ECLI:NL:GHSHE:2020:562
Gerechtshof 's-Hertogenbosch
- Hoger beroep
- Rechtspraak.nl
Hoger beroep tegen vonnis van de politierechter inzake diefstal in vereniging en poging tot diefstal
In deze zaak gaat het om een hoger beroep tegen een vonnis van de politierechter in de rechtbank Oost-Brabant, waarbij de verdachte op 14 januari 2019 was veroordeeld voor diefstal in vereniging door middel van braak en poging tot diefstal door middel van valse sleutels. De politierechter had de verdachte een gevangenisstraf van 3 maanden opgelegd, met aftrek van voorarrest, en de tenuitvoerlegging gelast van een eerder voorwaardelijk opgelegde gevangenisstraf van 95 dagen. De benadeelde partij was niet-ontvankelijk verklaard in haar vordering tot schadevergoeding van € 10.000,--. De verdachte heeft hoger beroep ingesteld tegen dit vonnis.

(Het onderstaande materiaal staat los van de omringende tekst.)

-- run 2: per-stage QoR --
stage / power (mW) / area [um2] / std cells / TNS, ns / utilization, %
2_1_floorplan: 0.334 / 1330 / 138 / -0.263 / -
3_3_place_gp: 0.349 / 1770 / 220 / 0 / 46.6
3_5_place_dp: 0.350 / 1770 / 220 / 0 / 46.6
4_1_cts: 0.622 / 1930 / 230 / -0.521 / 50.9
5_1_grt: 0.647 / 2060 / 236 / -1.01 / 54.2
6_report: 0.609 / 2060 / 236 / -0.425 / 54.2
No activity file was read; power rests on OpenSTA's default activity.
==> src/rtl/tonegen_pkg.sv <==
package tonegen_pkg;

  localparam real TWO_PI = 6.283185307179586;

  // Signed sine value for table slot idx of a depth-entry period, peak amp.
  function automatic int sine_entry(input int idx, input int depth, input int amp);
    real r;
    r = real'(amp) * $sin(TWO_PI * real'(idx) / real'(depth));
    return int'(r);
  endfunction

endpackage

==> src/rtl/tonegen_sync.sv <==
module tonegen_sync #(
  parameter int W = 1
) (
  input  logic         clk,
  input  logic         rst_n,
  input  logic [W-1:0] d_i,
  output logic [W-1:0] q_o
);

  logic [W-1:0] meta_q, meta_d;
  logic [W-1:0] out_q, out_d;

  always_comb begin
    meta_d = d_i;
    out_d  = meta_q;
  end

  always_ff @(posedge clk or negedge rst_n) begin
    if (!rst_n) begin
      meta_q <= '0;
      out_q  <= '0;
    end else begin
      meta_q <= meta_d;
      out_q  <= out_d;
    end
  end

  assign q_o = out_q;

endmodule

==> src/rtl/tonegen_phase.sv <==
module tonegen_phase #(
  parameter int IDX_W  = 6,
  parameter int STEP_W = 4
) (
  input  logic              clk,
  input  logic              rst_n,
  input  logic              adv_i,
  input  logic [STEP_W-1:0] field_i,
  output logic [IDX_W-1:0]  idx_o
);

  logic [IDX_W-1:0] idx_q, idx_d;
  logic [IDX_W-1:0] step;

  always_comb begin
    step  = IDX_W'(field_i) + IDX_W'(1);
    idx_d = idx_q;
    if (adv_i) idx_d = idx_q + step;
  end

  always_ff @(posedge clk or negedge rst_n) begin
    if (!rst_n) idx_q <= '0;
    else        idx_q <= idx_d;
  end

  assign idx_o = idx_q;

endmodule
$ cat src/rtl/irqmod_pkg.sv
package irqmod_pkg;
  typedef enum logic {
    PM_IRQ_START = 1'b0,
    PM_EVT_START = 1'b1
  } pmode_e;
endpackage

$ cat src/rtl/irqmod_cfg.sv
module irqmod_cfg
  import irqmod_pkg::*;
#(
  parameter int PER_W          = 8,
  parameter int CNT_W          = 8,
  parameter int DEF_PERIOD_IRQ = 16,
  parameter int DEF_PERIOD_EVT = 3,
  parameter int DEF_COUNT      = 32
) (
  input  logic             clk,
  input  logic             rst,
  input  logic             active,
  input  logic             mode_wr,
  input  logic             mode_val,
  input  logic             parm_wr,
  input  logic [PER_W-1:0] period_val,
  input  logic [CNT_W-1:0] count_val,
  output pmode_e           mode_q,
  output logic [PER_W-1:0] period_q,
  output logic [CNT_W-1:0] count_q
);
  localparam logic [PER_W-1:0] PER_I = PER_W'(DEF_PERIOD_IRQ);
  localparam logic [PER_W-1:0] PER_E = PER_W'(DEF_PERIOD_EVT);
  localparam logic [CNT_W-1:0] CNT_D = CNT_W'(DEF_COUNT);

  always_ff @(posedge clk) begin
    if (rst) begin
      mode_q   <= PM_IRQ_START;
      period_q <= PER_I;
      count_q  <= CNT_D;
    end else if (!active) begin
      if (mode_wr) begin
        mode_q   <= pmode_e'(mode_val);
        period_q <= mode_val ? PER_E : PER_I;
        count_q  <= CNT_D;
      end
      if (parm_wr) begin
        period_q <= period_val;
        count_q  <= count_val;
      end
    end
  end
endmodule

$ cat src/rtl/irqmod_evcnt.sv
module irqmod_evcnt #(
  parameter int CNT_W = 8
) (
  input  logic             clk,
  input  logic             rst,
  input  logic             flush,
  input  logic             fire,
  input  logic             evt,
  output logic [CNT_W-1:0] cnt_q,
  output logic [CNT_W-1:0] cnt_sum
);
  localparam logic [CNT_W-1:0] CNT_MAX = '1;

  always_comb begin
    if (cnt_q == CNT_MAX) cnt_sum = cnt_q;
    else                  cnt_sum = cnt_q + CNT_W'(evt);
  end

  always_ff @(posedge clk) begin
    if (rst || flush || fire) cnt_q <= '0;
    else                      cnt_q <= cnt_sum;
  end
endmodule

$ cat src/rtl/irqmod_timer.sv
module irqmod_timer #(
  parameter int PER_W = 8
) (
  input  logic             clk,
  input  logic             rst,
  input  logic             flush,
  input  logic             fire,
  input  logic             restart,
  input  logic             run,
  input  logic             tick,
  input  logic [PER_W-1:0] period,
  output logic [PER_W-1:0] tmr_q,
  output logic             expire
);
  localparam logic [PER_W-1:0] TMR_MAX = '1;

  logic [PER_W:0] tmr_plus;
  logic           advance;

  assign tmr_plus = {1'b0, tmr_q} + (PER_W+1)'(1);
  assign advance  = run && tick && !restart;
  assign expire   = advance && (period != '0) && (tmr_plus >= {1'b0, period});

  always_ff @(posedge clk) begin
    if (rst || flush || fire || restart) tmr_q <= '0;
    else if (advance && tmr_q != TMR_MAX) tmr_q <= tmr_plus[PER_W-1:0];
  end
endmodule

$ cat src/rtl/irqmod_unit.sv
module irqmod_unit
  import irqmod_pkg::*;
#(
  parameter int PER_W          = 8,
  parameter int CNT_W          = 8,
  parameter int DEF_PERIOD_IRQ = 16,
  parameter int DEF_PERIOD_EVT = 3,
  parameter int DEF_COUNT      = 32
) (
  input  logic             clk,
  input  logic             rst,
  input  logic             active,
  input  logic             mode_wr,
  input  logic             mode_val,
  input  logic             parm_wr,
  input  logic [PER_W-1:0] period_val,
  input  logic [CNT_W-1:0] count_val,
  input  logic             evt,
  input  logic             tick,
  output logic             irq
);
  pmode_e           mode_q;
  logic [PER_W-1:0] period_q;
  logic [CNT_W-1:0] count_q;
  logic [CNT_W-1:0] pend_cnt;
  logic [CNT_W-1:0] pend_sum;
  logic [PER_W-1:0] tmr_cnt;
  logic             tmr_expire;
  logic             flush, fire, restart;
  logic             hit_cnt, hit_tmr, bypass;

  irqmod_cfg #(
    .PER_W(PER_W), .CNT_W(CNT_W), .DEF_PERIOD_IRQ(DEF_PERIOD_IRQ),
    .DEF_PERIOD_EVT(DEF_PERIOD_EVT), .DEF_COUNT(DEF_COUNT)
  ) u_cfg (
    .clk(clk), .rst(rst), .active(active), .mode_wr(mode_wr),
    .mode_val(mode_val), .parm_wr(parm_wr), .period_val(period_val),
    .count_val(count_val), .mode_q(mode_q), .period_q(period_q),
    .count_q(count_q)
  );

  assign flush   = !active;
  assign restart = (mode_q == PM_EVT_START) && evt;

  irqmod_evcnt #(.CNT_W(CNT_W)) u_evcnt (
    .clk(clk), .rst(rst), .flush(flush), .fire(fire), .evt(evt),
    .cnt_q(pend_cnt), .cnt_sum(pend_sum)
  );

  irqmod_timer #(.PER_W(PER_W)) u_timer (
    .clk(clk), .rst(rst), .flush(flush), .fire(fire), .restart(restart),
    .run(pend_cnt != '0), .tick(tick), .period(period_q),
    .tmr_q(tmr_cnt), .expire(tmr_expire)
  );

  assign hit_cnt = (count_q != '0) && (pend_sum >= count_q);
  assign hit_tmr = tmr_expire;
  assign bypass  = (period_q == '0) && (count_q == '0) && evt;
  assign fire    = active && (hit_cnt || hit_tmr || bypass);

  always_ff @(posedge clk) begin
    if (rst) irq <= 1'b0;
    else     irq <= fire;
  end
endmodule

$ cat config.mk
export PLATFORM = sky130hd
export DESIGN_NAME = irqmod_unit
export DESIGN_NICKNAME = d
export VERILOG_FILES = /design/src/rtl/irqmod_pkg.sv /design/src/rtl/irqmod_cfg.sv /design/src/rtl/irqmod_evcnt.sv /design/src/rtl/irqmod_timer.sv /design/src/rtl/irqmod_unit.sv
export SDC_FILE = /design/constraint.sdc
export NUM_CORES = 1
export LEC_CHECK = 0
export ABC_CLOCK_PERIOD_IN_PS = 3400
export CORE_MARGIN = 2
export CORE_UTILIZATION = 60
export DETAILED_ROUTE_END_ITERATION = 10
export DONT_BUFFER_PORTS = 1
export PLACE_DENSITY = 0.83
export SKIP_LAST_GASP = 1
export SYNTH_ARGS = -nofsm -noshare
export SYNTH_HDL_FRONTEND = slang
export SYNTH_SLANG_ARGS = --single-unit
$ cat constraint.sdc
create_clock -name clk -period 3.4 [get_ports clk]
set_input_delay 0.34 -clock clk [delete_from_list [all_inputs] [get_ports clk]]
set_output_delay 0.34 -clock clk [all_outputs]
set_load 0.03 [all_outputs]
# After elaboration in Yosys (flattened, before gate mapping)
# Cells that the tools add are included.
# op_classes
muxes	6
order_cmp	2
addsub	2
eq_ne	2
bitwise	1
n_reduce_logical	25
# ops
cell	n
2-to-1 mux 8 bit	5
nonzero test 8 bit	3
zero test 8 bit	2
logical AND 1 bit	10
adder 8 x 1 -> 9 bit, second input constant	1
greater-or-equal comparator 9 x 8 -> 1 bit	1
adder 8 x 1 -> 8 bit	1
equality test 8 bit, second input constant	1
greater-or-equal comparator 8 bit	1
!= test 8 bit, second input constant	1
logical OR 1 bit	5
2-to-1 mux 5 bit	1
AND reduction 2 bit	2
zero test 1 bit	2
nonzero test 2 bit	1
NOT 1 bit	1
# totals
word_cells	44
register_bits	34
out_inout_bits	1
inputBits	24

# Longest topological paths before layout
# depth
word_depth	10
depth_mapped	11
depth_no_buf	11

# Modules after synthesis
# A second synthesis with hierarchy kept.
# hier_totals
hier_cells	225
hier_area_um2	2045.7
# by_module_without_submodules
module	cells_per_inst	n_inst	area_per_inst_um2	seq_area_each_um2
irqmod_timer	85	1	678.2	160.2
irqmod_cfg	52	1	608.1	340.3
irqmod_evcnt	48	1	427.9	160.2
irqmod_unit	40	1	331.6	20.0

# Worst setup path after synthesis
# No wires, ideal clock.
# synth_timing
path_type	register to register
from	register u_timer.tmr_q[0]
to	register u_timer.tmr_q[6]
setup_ns	0.128
t_arrival_ns	2.398
synth_period_minus_slack_ns	2.526
n_path_buf	1
path_slack_ns	0.874
required_time_ns	3.272
path_stages_with_launch	12
cell_sequence	dfxtp_1 > ha_1 > nand3_2 > or2_2 > xnor2_1 > ha_1 > nand2_1 > nor2_1 > a311oi_2 > a211oi_4 > buf_6 > nor3_2
# synth_between
elab_chain_cells	8
elab_cells_between_ends	10
cone_classes	1 x add/sub; 1 x order compare; 1 x eq/ne; 7 x reduce/logical
# synth_rtl
item	line_no	source
start: declaration	irqmod_timer.sv:12	output logic [PER_W-1:0] tmr_q,
start signal: assignment	irqmod_timer.sv:26	else if (advance && tmr_q != TMR_MAX) tmr_q <= tmr_plus[PER_W-1:0];
adder 8 x 1 -> 9 bit (*)	irqmod_timer.sv:20	assign tmr_plus = {1'b0, tmr_q} + (PER_W+1)'(1);
via u_timer.tmr_plus[6]	irqmod_timer.sv:17	logic [PER_W:0] tmr_plus;
greater-or-equal comparator 9 x 8 -> 1 bit	irqmod_timer.sv:22	assign expire = advance && (period != '0) && (tmr_plus >= {1'b0, period});
logical AND 1 bit	irqmod_timer.sv:22	
logical OR 1 bit (2 in series)	irqmod_unit.sv:59	assign fire = active && (hit_cnt || hit_tmr || bypass);
logical AND 1 bit	irqmod_unit.sv:59	
logical OR 1 bit (2 in series)	irqmod_timer.sv:25	if (rst || flush || fire || restart) tmr_q <= '0;
# Mark *: on every way through the listed nets, which the timed path passes. The rest lies on a longest branch.
# A chain may end at the register's enable or synchronous reset.

# Worst setup path after layout
# layout_timing
from	register u_evcnt.cnt_q[1]
to	register u_timer.tmr_q[7]
# layout_between
elab_cells_between_ends	16
cone_classes	1 x add/sub; 1 x order compare; 1 x eq/ne; 1 x mux; 12 x reduce/logical
# layout_lines
item	line_no	source
start: declaration	irqmod_evcnt.sv:9	output logic [CNT_W-1:0] cnt_q,
start signal: assignment	irqmod_evcnt.sv:21	else cnt_q <= cnt_sum;
adder 8 x 1 -> 8 bit or equality test 8 bit (tied branches)	irqmod_evcnt.sv:16, irqmod_evcnt.sv:15	
2-to-1 mux 8 bit (*)	irqmod_evcnt.sv:15	if (cnt_q == CNT_MAX) cnt_sum = cnt_q;
via pend_sum[7]	irqmod_unit.sv:26	logic [CNT_W-1:0] pend_sum;
greater-or-equal comparator 8 bit (*)	irqmod_unit.sv:56	assign hit_cnt = (count_q != '0) && (pend_sum >= count_q);
logical AND 1 bit (*)	irqmod_unit.sv:56	
logical OR 1 bit (*) (2 in series)	irqmod_unit.sv:59	
logical AND 1 bit (*)	irqmod_unit.sv:59	
logical OR 1 bit (*) (2 in series)	irqmod_timer.sv:25	
# Marked as above.

==> flow_metrics.env <==
export IMPL_worst_slew_pin_slew_ns=0.855
export IMPL_dp_hpwl_um=3090
export IMPL_final_common_cell="dfxtp_1"
export IMPL_place_congestion=0.792
export IMPL_cp_endpoint="u_timer.tmr_q[7]"
export IMPL_irDropWorstVdd_mv=0.221
export IMPL_ff2ff_path_depth=9
export IMPL_antenna_found_initial=0
export IMPL_finalNetCount=277
export IMPL_grt_pass1_wl_um=7160
export IMPL_syn_area_per_cell_sq_um=9.02
export IMPL_setup_ws_ns=0.669
export IMPL_critPathLaunchType="flop"
export IMPL_clock_latency_ns=0.33
export IMPL_finalHoldViolCount=0
export IMPL_critPathLaunch="u_evcnt.cnt_q[1]"
export IMPL_antenna_diode_count=0
export IMPL_status="finished clean"
export IMPL_regToRegEndpoint="u_timer.tmr_q[7]"
export IMPL_io_pins=25
export IMPL_cap_violations=0
export IMPL_grt_pass1_vias=1660
export IMPL_fin_skew_ns=0.0118
export IMPL_dieHeight_um=62.9
export IMPL_slowest_stage="or4_2"
export IMPL_fmaxAchievable_mhz=366
export IMPL_vias=1631
export IMPL_io_buffers=0
export IMPL_post_cts_setup_buffer_count=0
export IMPL_p_leak_nw=0.858
export IMPL_routed_wl_um=3990
export IMPL_grt_max_degree=19
export IMPL_path_max_fanout=8
export IMPL_htree_levels=2
export IMPL_overflow=0
export IMPL_via_per_inst=5.80
export IMPL_yosys_top_cells_area="dfxtp_1 (33%), ha_1 (11%), xnor2_1 (5.5%)"
export IMPL_fin_tns_setup_ns=0
export IMPL_hold_path_class="input port to flop"
export IMPL_cts_tree="yes"
export IMPL_ys_seq_area_share_pct=32.7
export IMPL_drt_antenna_violating_nets=0
export IMPL_grt_use_total_pct=22.8
export IMPL_ctsRootBufferMaster="clkbuf_4"
export IMPL_power_w=0.000713
export IMPL_start_util_pct=62.4
export IMPL_crit_type="flop to flop"
export IMPL_core_area_sq_um=3340
export IMPL_period_needed_ns=2.73
export IMPL_dr_pass1_iters=5
export IMPL_design_area_sq_um=2180
export IMPL_synthCells=231
export IMPL_yosys_warnings=0
export IMPL_syn_area_sq_um=2080
export IMPL_rr_startpoint="u_evcnt.cnt_q[1]"
export IMPL_clock_sinks=34
export IMPL_numCtsBuffers=5
export IMPL_areaGrowthSynthToFinish_pct=4.50
export IMPL_drive_above_1_share_pct=14.5
export IMPL_dpl_cell_area_sq_um=2120
export IMPL_critPathCaptureType="flop"
export IMPL_max_stage_delay_ns=0.64
export IMPL_dpl_worst_slack_ns=0.727
export IMPL_syn_num_nets=274
export IMPL_drc=0
export IMPL_p_per_area_nw_per_um2=328
export IMPL_num_rows=21
export IMPL_whs_ns=0.0576
export IMPL_ctsHoldBuffers=0
export IMPL_setup_viol=0
export IMPL_ys_ff_latch=34
export IMPL_synth_largest_type_area_fraction_pct=32.7
export IMPL_cts_resized=0
export IMPL_slew_violations=0
export IMPL_relSlewSlack_pct=42.9
export IMPL_cts_clk_slew_worst_paths_ns=0.11
export IMPL_period_share_pct=80.3
export IMPL_final_cell_mix="dfxtp_1 (34), nor2_1 (23), nand2_1 (21), ha_1 (19), inv_1 (18)"
export IMPL_path_cells="nand3_1 > nor2_1 > nand2_1 > mux2_2 > ha_1 > nand4_1 > or4_2 > nand4_2 > nor3_1"
export IMPL_rsz0062_at_grt="false"
export IMPL_wl_per_cell_um=14.2
export IMPL_clk_path_buf_depth=2
export IMPL_drt_iter0_markers=59
export IMPL_critical_path_required_ns=3.62
export IMPL_ys_types=44
export IMPL_regToRegSetupSlack_ns=0.67
export IMPL_yosysTopAreaCell="dfxtp_1"
export IMPL_dieArea_sq_um=3960
export IMPL_die_w_um=62.9
export IMPL_cp_arrival_ns=2.95
critical path: cells and delay by family, from the launching register on:
kind | cells | cell delay, ns
fa+ha+maj | 1 | 0.33
mux | 1 | 0.30
flops | 1 | 0.50
simple gates | 7 | 1.49
metrics by stage:
step / instances / utilization, %
after global routing: 281 / 65.2
after detailed placement: 273 / 63.5
after global placement: 273 / 63.5
final: 281 / 65.2
after CTS: 281 / 65.2
after floorplan: 231 / -
worst min-delay path by stage:
stage / start / end / slack (ns) / cells past startpoint
global route: rst / u_cfg.period_q[3] / 0.02 / 1
finish: rst / u_cfg.period_q[3] / 0.06 / 1
global placement: rst / u_cfg.period_q[6] / 0.41 / 1
CTS: rst / u_cfg.count_q[1] / 0.04 / 1
detailed placement: rst / u_cfg.count_q[1] / 0.42 / 1
floorplan: u_cfg.period_q[0] / u_cfg.period_q[0] / 0.46 / 2
Yosys cell counts:
| library cell | n |
|---|---|
| or4_1 | 5 |
| nor3_1 | 8 |
| nand4b_4 | 1 |
| nand4_1 | 2 |
| nor3b_2 | 6 |
| nor2_1 | 23 |
| nor3_2 | 4 |
| xor2_1 | 5 |
| or4_2 | 1 |
| nand3_2 | 1 |
| nor4_1 | 1 |
| nor3_4 | 1 |
| buf_6 | 2 |
| o21ai_0 | 4 |
| o21a_1 | 1 |
| a221o_1 | 1 |
| a221oi_1 | 2 |
| nand2b_1 | 4 |
| dfxtp_1 | 34 |
| or2_1 | 1 |
| nor2b_1 | 3 |
| nor3b_1 | 2 |
| or2_2 | 2 |
| xnor2_1 | 13 |
| nand2_1 | 21 |
| or4_4 | 1 |
| o211ai_4 | 1 |
| a22oi_1 | 13 |
| o21ai_2 | 1 |
| a31oi_1 | 1 |
| o41ai_1 | 1 |
| mux2i_1 | 2 |
| a2111oi_0 | 1 |
| a211oi_4 | 1 |
| clkbuf_1 | 4 |
| nand4_2 | 1 |
| mux2_2 | 1 |
| a21oi_1 | 7 |
| inv_1 | 18 |
| o21bai_1 | 1 |
| a311oi_2 | 1 |
| o21ba_2 | 1 |
| nand3_1 | 8 |
| ha_1 | 19 |
layout make-up:
| cell class | count | area, sq um |
|---|---|---|
| clock buffers | 5 | 37.5 |
| clock inverters | 3 | 21.3 |
| fillers | 290 | 1160 |
| inverters | 18 | 67.6 |
| multi-input cells | 173 | 1300 |
| flip-flops and latches | 34 | 681 |
| well taps | 46 | 57.6 |
| repair buffers | 2 | 15.0 |
registers in the layout, indices dropped and copies added, names as in the netlist:
register,cells
u_cfg.count_q,8
u_cfg.period_q,8
u_evcnt.cnt_q,8
u_timer.tmr_q,8
irq,1
u_cfg.mode_q,1
metal layers:
| metal | up-vias | GRT usage, % | wire length, um |
|---|---|---|---|
| met2 | 34 | 40.2 | 2030 |
| met4 | 0 | 9.72 | 71 |
| met1 | 764 | 25.4 | 1700 |
| met3 | 8 | 6.31 | 183 |
| met5 | - | 0 | 0 |
| li1 | 825 | - | - |
report_power, final:
group / total [W] / switching, W / internal [W]
clock: 0.000220 / 0.000140 / 0.0000804
sequential: 0.000420 / 0.0000103 / 0.000409
combinational: 0.0000729 / 0.0000404 / 0.0000326
cells by family (layout without fill, tap and decap cells):
| group | Yosys count | in the layout | share of synthesized area [%] |
|---|---|---|---|
| multiplexers | 3 | 3 | 1.50 |
| AND/OR/NAND/NOR | 96 | 96 | 27.7 |
| XOR/XNOR | 18 | 18 | 7.57 |
| flip-flops | 34 | 34 | 32.7 |
| adder cells (fa/ha/maj) | 19 | 19 | 11.4 |
| buffers and inverters | 24 | 28 | 5.04 |
| AO/OA/AOI/OAI | 37 | 37 | 14.1 |
Note: power is estimated with default switching activity, not from simulation.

Tijdens de zitting in hoger beroep heeft de advocaat-generaal gevorderd dat het hof het vonnis bevestigt, terwijl de verdediging primair heeft gepleit voor vrijspraak en subsidiair een strafmaatverweer heeft gevoerd. De verdediging verzocht ook om de tenuitvoerlegging van de voorwaardelijk opgelegde gevangenisstraf om te zetten in een taakstraf. Het hof heeft het beroep beoordeeld en is tot de conclusie gekomen dat er geen termen zijn om de voorwaardelijk opgelegde gevangenisstraf om te zetten in een taakstraf. Het hof heeft zich verenigd met het vonnis waarvan beroep, voor zover aan het oordeel van het hof onderworpen, en heeft de beslissing van de politierechter bevestigd.
Het arrest is gewezen door de meervoudige kamer voor strafzaken van het gerechtshof 's-Hertogenbosch op 7 februari 2020, en is gepubliceerd in verband met een ingesteld cassatieberoep.